Hierarchical Clustering based Dynamic Subarrays for Hybrid Beamforming Massive MU-MIMO

Abstract: Hybrid Beamforming in multiple input multiple output systems has surged in the past few years as the prime precoding architecture for massive MIMO systems since it addresses the systems performance and complexity/power consumption tradeoff. Most of the literature addresses HBF MIMO with a fixed antenna subarray, however it is possible to further increase the spectral efficiency of the system by dynamically configuring the HBF MIMO subarray according the channel state information of the users. In this study it is shown that finding the subarray configuration which maximizes the largest singular values of the channel covariance matrix is a good near-optimal approach to find the mapping which provides the best system performance. With this discovery, two dynamic mapping algorithms, based on hierarchical clustering analysis, are presented.
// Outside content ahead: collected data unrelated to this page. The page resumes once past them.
`src/logic/gtpc_pkg.sv`:
```
// Purpose: constants for the timer pair with event capture
// Assumes: APB byte addresses, 32-bit data, one word per register
// Notes: all offsets, field positions and reset values live here
//
// Summary of operation
// - first timer capture register is read-only and holds the latched 32-bit count
// - control 31:24 takes the postscale target; a written zero counts as one
// - reading control 31:24 returns the live postscale counter
// - control bit 23 turns the postscaler on, clearing it turns it off
// - control bit 19 is a read-only flag set when timeouts reach target
// - control bit 18 picks postscaler or every timeout as interrupt source
// - control bit 17 enables event time capture
// - control bits 16:12 pick which interrupt event triggers the capture
// - control bits 10:9 pick slow, divided fast, fast or pin clock
// - control bit 8 set counts up, clear counts down
// - control bit 7 enables the first timer, default disabled
// - control bit 6 set is periodic, clear is free running
// - control bits 5:4 pick binary, 23-hour or 255-hour time format
// - control bits 3:0 pick prescale 1, 16, 256 or 32768
// - wake-up timer is 32-bit up/down with four prescaler sources
// - wake-up timer keeps counting while the core clock is stopped
// - wake-up timer reloads on overflow in periodic mode and at once on load write
// - any write to wake-up clear register clears its interrupt
// - wake-up value is read-only, live, and resets to all ones
// - periodic restarts from load, free running restarts from extreme
// - a timeout interrupt comes at zero counting down, full scale up
// - capture copies the count while the timer keeps counting
// - first timer reloads from its load register on overflow in periodic mode
package gtpc_pkg;
    localparam logic [31:0] ADDR_T0_LOAD = 32'hffff0320;
    localparam logic [31:0] ADDR_T0_VALUE = 32'hffff0324;
    localparam logic [31:0] ADDR_T0_CTRL = 32'hffff0328;
    localparam logic [31:0] ADDR_T0_CLEAR = 32'hffff032c;
    localparam logic [31:0] ADDR_T0_CAP = 32'hffff0330;
    localparam logic [31:0] ADDR_WK_LOAD = 32'hffff0340;
    localparam logic [31:0] ADDR_WK_VALUE = 32'hffff0344;
    localparam logic [31:0] ADDR_WK_CTRL = 32'hffff0348;
    localparam logic [31:0] ADDR_WK_CLEAR = 32'hffff034c;

    localparam logic [31:0] T0_CTRL_RST = 32'h01000000;
    localparam logic [31:0] VALUE_RST = 32'hffffffff;
    localparam logic [31:0] LOAD_RST = 32'h00000000;
    localparam logic [31:0] CAP_RST = 32'h00000000;
    localparam logic [15:0] WK_CTRL_RST = 16'h0200;

    localparam logic [31:0] T0_CTRL_WMASK = 32'h0087f7ff;
    localparam logic [15:0] WK_CTRL_WMASK = 16'h07ff;

    localparam int PS_HI = 31;
    localparam int PS_LO = 24;
    localparam int PS_EN_BIT = 23;
    localparam int PS_FLAG_BIT = 19;
    localparam int SRC_BIT = 18;
    localparam int CAP_EN_BIT = 17;
    localparam int CAPSEL_HI = 16;
    localparam int CAPSEL_LO = 12;
    localparam int CLK_HI = 10;
    localparam int CLK_LO = 9;
    localparam int DIR_BIT = 8;
    localparam int EN_BIT = 7;
    localparam int MOD_BIT = 6;
    localparam int FMT_HI = 5;
    localparam int FMT_LO = 4;
    localparam int SCALE_HI = 3;
    localparam int SCALE_LO = 0;

    localparam logic [1:0] FMT_BIN = 2'h0;
    localparam logic [1:0] FMT_H23 = 2'h2;
    localparam logic [1:0] FMT_H255 = 2'h3;
    localparam logic [1:0] CLK_SLOW = 2'h0;
    localparam logic [1:0] CLK_DIV = 2'h1;
    localparam logic [1:0] CLK_FAST = 2'h2;
    localparam logic [1:0] CLK_PIN = 2'h3;
    localparam logic [1:0] WCLK_SLOW = 2'h0;
    localparam logic [1:0] WCLK_DIV = 2'h1;
    localparam logic [1:0] WCLK_XTAL = 2'h2;
    localparam logic [1:0] WCLK_FAST = 2'h3;

    localparam logic [3:0] SCALE_1 = 4'h0;
    localparam logic [3:0] SCALE_16 = 4'h4;
    localparam logic [3:0] SCALE_256 = 4'h8;
    localparam logic [3:0] SCALE_32K = 4'hf;

    localparam logic [7:0] HUND_MAX = 8'h63;
    localparam logic [7:0] MINSEC_MAX = 8'h3b;
    localparam logic [7:0] HOUR_LIM23 = 8'h17;
    localparam logic [7:0] HOUR_LIM255 = 8'hff;
    localparam logic [7:0] PS_TARGET_RST = 8'h01;
    localparam int NUM_EVENTS = 18;
    localparam int EVT_T0 = 1;
    localparam int EVT_WK = 2;
endpackage

```
`src/logic/gtpc_prescale.sv`:
```
// Purpose: divides a tick stream by 1, 16, 256 or 32768
// Assumes: tick_in is a one-cycle pulse on core_clk
// Notes: undefined scale codes divide by one
`timescale 1ns/10ps
module gtpc_prescale
    import gtpc_pkg::*;
(
    // clock and reset
    input wire logic core_clk,
    input wire logic sys_rst,
    input wire logic clk_en,
    // control
    input wire logic run,
    input wire logic [3:0] scale,
    // ticks
    input wire logic tick_in,
    output logic tick_out
);
    logic [14:0] div_ff;
    logic [14:0] mask;

    always_comb
    begin
        case (scale)
            SCALE_16: mask = 15'h000f;
            SCALE_256: mask = 15'h00ff;
            SCALE_32K: mask = 15'h7fff;
            default: mask = 15'h0000;
        endcase
    end

    // held at zero while stopped so a restart gives a full first period
    always_ff @(posedge core_clk or posedge sys_rst)
    begin
        if (sys_rst)
            div_ff <= 15'h0000;
        else if (clk_en)
        begin
            if (!run)
                div_ff <= 15'h0000;
            else if (tick_in)
                div_ff <= (div_ff & mask) == mask ? 15'h0000 : div_ff + 15'h0001;
        end
    end

    assign tick_out = run && tick_in && ((div_ff & mask) == mask);
endmodule

```
`src/logic/gtpc_timers.sv`:
```
// Purpose: first timer with postscaler and capture, plus wake-up timer
// Assumes: clock sources arrive as pins and are sampled on core_clk
// Notes: pready follows clk_en; read data is sampled in the setup cycle
`timescale 1ns/10ps
module gtpc_timers
    import gtpc_pkg::*;
(
    // clock and reset
    input wire logic core_clk,
    input wire logic sys_rst,
    input wire logic clk_en,
    // apb slave
    input wire logic psel,
    input wire logic penable,
    input wire logic pwrite,
    input wire logic [31:0] paddr,
    input wire logic [31:0] pwdata,
    output logic [31:0] prdata,
    output logic pready,
    output logic pslverr,
    // clock source pins
    input wire logic slow_osc_pin,
    input wire logic fast_osc_pin,
    input wire logic xtal_pin,
    input wire logic external_count_pin,
    input wire logic [2:0] core_clock_divider,
    input wire logic cpu_sleep,
    // enabled interrupt events
    input wire logic [17:0] irq_events,
    // timer interrupts
    output logic first_timer_irq,
    output logic wakeup_irq
);
    logic [3:0] sync1_ff, sync2_ff, sync3_ff;
    logic [3:0] pin_tick;
    logic [6:0] cd_cnt_ff;
    logic [6:0] cd_mask;
    logic div_tick;
    logic [31:0] t0_load_ff, t0_cnt_ff, t0_ctrl_ff, t0_cap_ff;
    logic [31:0] wk_load_ff, wk_cnt_ff;
    logic [15:0] wk_ctrl_ff;
    logic [7:0] ps_target_ff, ps_cnt_ff;
    logic ps_flag_ff, t0_irq_ff, wk_irq_ff, evt_prev_ff;
    logic [31:0] prdata_ff;
    logic t0_src_tick, t0_tick, t0_term, t0_to, ps_hit;
    logic wk_src_tick, wk_tick, wk_term, wk_to;
    logic [31:0] t0_ctrl_rd;
    logic [31:0] evt_all;
    logic evt_sel, cap_trig;
    logic setup, wr, wr_t0_ctrl, wr_t0_load, wr_t0_clr, wr_wk_ctrl, wr_wk_load, wr_wk_clr;
    logic mapped;

    function automatic logic [31:0] full_of(input logic [1:0] fmt);
        if (fmt == FMT_H23)
            full_of = {HOUR_LIM23, MINSEC_MAX, MINSEC_MAX, HUND_MAX};
        else if (fmt == FMT_H255)
            full_of = {HOUR_LIM255, MINSEC_MAX, MINSEC_MAX, HUND_MAX};
        else
            full_of = VALUE_RST;
    endfunction

    // one step with hundredths/seconds/minutes/hours carries in time format
    function automatic logic [31:0] step(input logic [31:0] cur, input logic up,
                                         input logic [1:0] fmt);
        logic [31:0] r;
        r = cur;
        if (fmt != FMT_H23 && fmt != FMT_H255)
            r = up ? cur + 32'h1 : cur - 32'h1;
        else if (up)
        begin
            if (cur[7:0] != HUND_MAX)
                r[7:0] = cur[7:0] + 8'h01;
            else
            begin
                r[7:0] = 8'h00;
                if (cur[15:8] != MINSEC_MAX)
                    r[15:8] = cur[15:8] + 8'h01;
                else
                begin
                    r[15:8] = 8'h00;
                    if (cur[23:16] != MINSEC_MAX)
                        r[23:16] = cur[23:16] + 8'h01;
                    else
                    begin
                        r[23:16] = 8'h00;
                        r[31:24] = cur[31:24] + 8'h01;
                    end
                end
            end
        end
        else
        begin
            if (cur[7:0] != 8'h00)
                r[7:0] = cur[7:0] - 8'h01;
            else
            begin
                r[7:0] = HUND_MAX;
                if (cur[15:8] != 8'h00)
                    r[15:8] = cur[15:8] - 8'h01;
                else
                begin
                    r[15:8] = MINSEC_MAX;
                    if (cur[23:16] != 8'h00)
                        r[23:16] = cur[23:16] - 8'h01;
                    else
                    begin
                        r[23:16] = MINSEC_MAX;
                        r[31:24] = cur[31:24] - 8'h01;
                    end
                end
            end
        end
        step = r;
    endfunction

    // apb decode
    assign setup = psel && !penable && clk_en;
    assign wr = psel && penable && pwrite && clk_en;
    assign wr_t0_ctrl = wr && paddr == ADDR_T0_CTRL;
    assign wr_t0_load = wr && paddr == ADDR_T0_LOAD;
    assign wr_t0_clr = wr && paddr == ADDR_T0_CLEAR;
    assign wr_wk_ctrl = wr && paddr == ADDR_WK_CTRL;
    assign wr_wk_load = wr && paddr == ADDR_WK_LOAD;
    assign wr_wk_clr = wr && paddr == ADDR_WK_CLEAR;

    always_comb
    begin
        if (paddr == ADDR_T0_LOAD || paddr == ADDR_T0_VALUE || paddr == ADDR_T0_CTRL)
            mapped = 1'b1;
        else if (paddr == ADDR_T0_CLEAR || paddr == ADDR_T0_CAP)
            mapped = 1'b1;
        else if (paddr == ADDR_WK_LOAD || paddr == ADDR_WK_VALUE)
            mapped = 1'b1;
        else if (paddr == ADDR_WK_CTRL || paddr == ADDR_WK_CLEAR)
            mapped = 1'b1;
        else
            mapped = 1'b0;
    end

    assign pready = clk_en;
    assign pslverr = psel && penable && !mapped;
    assign prdata = prdata_ff;

    // the reserved bits and the flag never hold state; bits 31:24 show the counter
    assign t0_ctrl_rd = {ps_cnt_ff, 24'h000000} | (t0_ctrl_ff & T0_CTRL_WMASK)
        | (32'(ps_flag_ff) << PS_FLAG_BIT);

    always_ff @(posedge core_clk or posedge sys_rst)
    begin
        if (sys_rst)
            prdata_ff <= 32'h00000000;
        else if (setup && !pwrite)
        begin
            if (paddr == ADDR_T0_LOAD)
                prdata_ff <= t0_load_ff;
            else if (paddr == ADDR_T0_VALUE)
                prdata_ff <= t0_cnt_ff;
            else if (paddr == ADDR_T0_CTRL)
                prdata_ff <= t0_ctrl_rd;
            else if (paddr == ADDR_T0_CAP)
                prdata_ff <= t0_cap_ff;
            else if (paddr == ADDR_WK_LOAD)
                prdata_ff <= wk_load_ff;
            else if (paddr == ADDR_WK_VALUE)
                prdata_ff <= wk_cnt_ff;
            else if (paddr == ADDR_WK_CTRL)
                prdata_ff <= {16'h0000, wk_ctrl_ff};
            else
                prdata_ff <= 32'h00000000;
        end
    end

    // pin synchronisers: slow, fast, crystal, external
    always_ff @(posedge core_clk or posedge sys_rst)
    begin
        if (sys_rst)
        begin
            sync1_ff <= 4'h0;
            sync2_ff <= 4'h0;
            sync3_ff <= 4'h0;
        end
        else if (clk_en)
        begin
            sync1_ff <= {external_count_pin, xtal_pin, fast_osc_pin, slow_osc_pin};
            sync2_ff <= sync1_ff;
            sync3_ff <= sync2_ff;
        end
    end

    assign pin_tick = sync2_ff & ~sync3_ff;

    // fast clock over the core divider, a power of two
    assign cd_mask = 7'((8'h01 << core_clock_divider) - 8'h01);
    assign div_tick = pin_tick[1] && ((cd_cnt_ff & cd_mask) == cd_mask);

    always_ff @(posedge core_clk or posedge sys_rst)
    begin
        if (sys_rst)
            cd_cnt_ff <= 7'h00;
        else if (clk_en && pin_tick[1])
            cd_cnt_ff <= (cd_cnt_ff & cd_mask) == cd_mask ? 7'h00 : cd_cnt_ff + 7'h01;
    end

    // fast-derived sources stop with the core; slow and pin keep going
    always_comb
    begin
        case (t0_ctrl_ff[CLK_HI:CLK_LO])
            CLK_SLOW: t0_src_tick = pin_tick[0];
            CLK_DIV: t0_src_tick = div_tick && !cpu_sleep;
            CLK_FAST: t0_src_tick = pin_tick[1] && !cpu_sleep;
            default: t0_src_tick = pin_tick[3];
        endcase
    end

    // wake-up sources ignore cpu_sleep so it runs with the core stopped
    always_comb
    begin
        case (wk_ctrl_ff[CLK_HI:CLK_LO])
            WCLK_SLOW: wk_src_tick = pin_tick[0];
            WCLK_DIV: wk_src_tick = div_tick;
            WCLK_XTAL: wk_src_tick = pin_tick[2];
            default: wk_src_tick = pin_tick[1];
        endcase
    end

    gtpc_prescale u_t0_scale (
        .core_clk(core_clk),
        .sys_rst(sys_rst),
        .clk_en(clk_en),
        .run(t0_ctrl_ff[EN_BIT]),
        .scale(t0_ctrl_ff[SCALE_HI:SCALE_LO]),
        .tick_in(t0_src_tick),
        .tick_out(t0_tick)
    );

    gtpc_prescale u_wk_scale (
        .core_clk(core_clk),
        .sys_rst(sys_rst),
        .clk_en(clk_en),
        .run(wk_ctrl_ff[EN_BIT]),
        .scale(wk_ctrl_ff[SCALE_HI:SCALE_LO]),
        .tick_in(wk_src_tick),
        .tick_out(wk_tick)
    );

    assign t0_term = t0_ctrl_ff[DIR_BIT] ? t0_cnt_ff == full_of(t0_ctrl_ff[FMT_HI:FMT_LO])
        : t0_cnt_ff == 32'h0;
    assign t0_to = t0_tick && t0_term;
    assign wk_term = wk_ctrl_ff[DIR_BIT] ? wk_cnt_ff == full_of(wk_ctrl_ff[FMT_HI:FMT_LO])
        : wk_cnt_ff == 32'h0;
    assign wk_to = wk_tick && wk_term;

    // first timer registers
    always_ff @(posedge core_clk or posedge sys_rst)
    begin
        if (sys_rst)
        begin
            t0_ctrl_ff <= T0_CTRL_RST & T0_CTRL_WMASK;
            t0_load_ff <= LOAD_RST;
        end
        else if (clk_en)
        begin
            if (wr_t0_ctrl)
                t0_ctrl_ff <= pwdata & T0_CTRL_WMASK;
            if (wr_t0_load)
                t0_load_ff <= pwdata;
        end
    end

    // writing control in periodic mode starts the count from the load value
    always_ff @(posedge core_clk or posedge sys_rst)
    begin
        if (sys_rst)
            t0_cnt_ff <= VALUE_RST;
        else if (clk_en)
        begin
            if (wr_t0_ctrl && pwdata[MOD_BIT])
                t0_cnt_ff <= t0_load_ff;
            else if (t0_to)
            begin
                if (t0_ctrl_ff[MOD_BIT])
                    t0_cnt_ff <= t0_load_ff;
                else
                    t0_cnt_ff <= t0_ctrl_ff[DIR_BIT] ? 32'h0
                        : full_of(t0_ctrl_ff[FMT_HI:FMT_LO]);
            end
            else if (t0_tick)
                t0_cnt_ff <= step(t0_cnt_ff, t0_ctrl_ff[DIR_BIT],
                                  t0_ctrl_ff[FMT_HI:FMT_LO]);
        end
    end

    // postscaler counts timeouts up to the target
    assign ps_hit = t0_to && t0_ctrl_ff[PS_EN_BIT] && (ps_cnt_ff + 8'h01 == ps_target_ff);

    always_ff @(posedge core_clk or posedge sys_rst)
    begin
        if (sys_rst)
        begin
            ps_target_ff <= PS_TARGET_RST;
            ps_cnt_ff <= 8'h00;
        end
        else if (clk_en)
        begin
            if (wr_t0_ctrl)
            begin
                ps_target_ff <= pwdata[PS_HI:PS_LO] == 8'h00 ? PS_TARGET_RST
                    : pwdata[PS_HI:PS_LO];
                ps_cnt_ff <= 8'h00;
            end
            else if (ps_hit)
                ps_cnt_ff <= 8'h00;
            else if (t0_to && t0_ctrl_ff[PS_EN_BIT])
                ps_cnt_ff <= ps_cnt_ff + 8'h01;
        end
    end

    // flags: a set in the same cycle as a clear wins
    always_ff @(posedge core_clk or posedge sys_rst)
    begin
        if (sys_rst)
        begin
            ps_flag_ff <= 1'b0;
            t0_irq_ff <= 1'b0;
            wk_irq_ff <= 1'b0;
        end
        else if (clk_en)
        begin
            if (ps_hit)
                ps_flag_ff <= 1'b1;
            else if (wr_t0_clr)
                ps_flag_ff <= 1'b0;
            if (t0_ctrl_ff[SRC_BIT] ? ps_hit : t0_to)
                t0_irq_ff <= 1'b1;
            else if (wr_t0_clr)
                t0_irq_ff <= 1'b0;
            if (wk_to)
                wk_irq_ff <= 1'b1;
            else if (wr_wk_clr)
                wk_irq_ff <= 1'b0;
        end
    end

    assign first_timer_irq = t0_irq_ff;
    assign wakeup_irq = wk_irq_ff;

    // capture on the first cycle of each assertion of the chosen event
    assign evt_all = {14'h0000, irq_events}
        | (32'(t0_irq_ff) << EVT_T0) | (32'(wk_irq_ff) << EVT_WK);
    assign evt_sel = evt_all[t0_ctrl_ff[CAPSEL_HI:CAPSEL_LO]];
    assign cap_trig = t0_ctrl_ff[CAP_EN_BIT] && evt_sel && !evt_prev_ff;

    always_ff @(posedge core_clk or posedge sys_rst)
    begin
        if (sys_rst)
        begin
            evt_prev_ff <= 1'b0;
            t0_cap_ff <= CAP_RST;
        end
        else if (clk_en)
        begin
            evt_prev_ff <= evt_sel;
            if (cap_trig)
                t0_cap_ff <= t0_cnt_ff;
        end
    end

    // wake-up timer
    always_ff @(posedge core_clk or posedge sys_rst)
    begin
        if (sys_rst)
        begin
            wk_ctrl_ff <= WK_CTRL_RST;
            wk_load_ff <= LOAD_RST;
        end
        else if (clk_en)
        begin
            if (wr_wk_ctrl)
                wk_ctrl_ff <= pwdata[15:0] & WK_CTRL_WMASK;
            if (wr_wk_load)
                wk_load_ff <= pwdata;
        end
    end

    always_ff @(posedge core_clk or posedge sys_rst)
    begin
        if (sys_rst)
            wk_cnt_ff <= VALUE_RST;
        else if (clk_en)
        begin
            if (wr_wk_load)
                wk_cnt_ff <= pwdata;
            else if (wr_wk_ctrl && pwdata[MOD_BIT])
                wk_cnt_ff <= wk_load_ff;
            else if (wk_to)
                wk_cnt_ff <= wk_ctrl_ff[MOD_BIT] ? wk_load_ff
                    : (wk_ctrl_ff[DIR_BIT] ? 32'h0 : full_of(wk_ctrl_ff[FMT_HI:FMT_LO]));
            else if (wk_tick)
                wk_cnt_ff <= step(wk_cnt_ff, wk_ctrl_ff[DIR_BIT],
                                  wk_ctrl_ff[FMT_HI:FMT_LO]);
        end
    end
endmodule

```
Since both algorithms provide marginally identical performance, the least computational expensive one was chosen to run an extensive study to understand under which conditions the dynamic subarray should be used and how the channel characteristics and the system parameters can affect the potential gain.To implement this new dynamic subarray architecture, it is necessary to add a switch network to the HBF MIMO. Therefore, to reduce the complexity of the network, and consequently its insertion losses, some constrained variants of the dynamic mapping algorithm are proposed.Simulation results show that in some particularly challenging scenarios the dynamic subarray can provide up to 100% performance increase, when compared with the fixed architecture, in the low SNR region and for high SNR more than 50% sum rate increase. Results also indicate that in the long term, for various scenarios, the dynamic subarray is expected to show significant performance gain.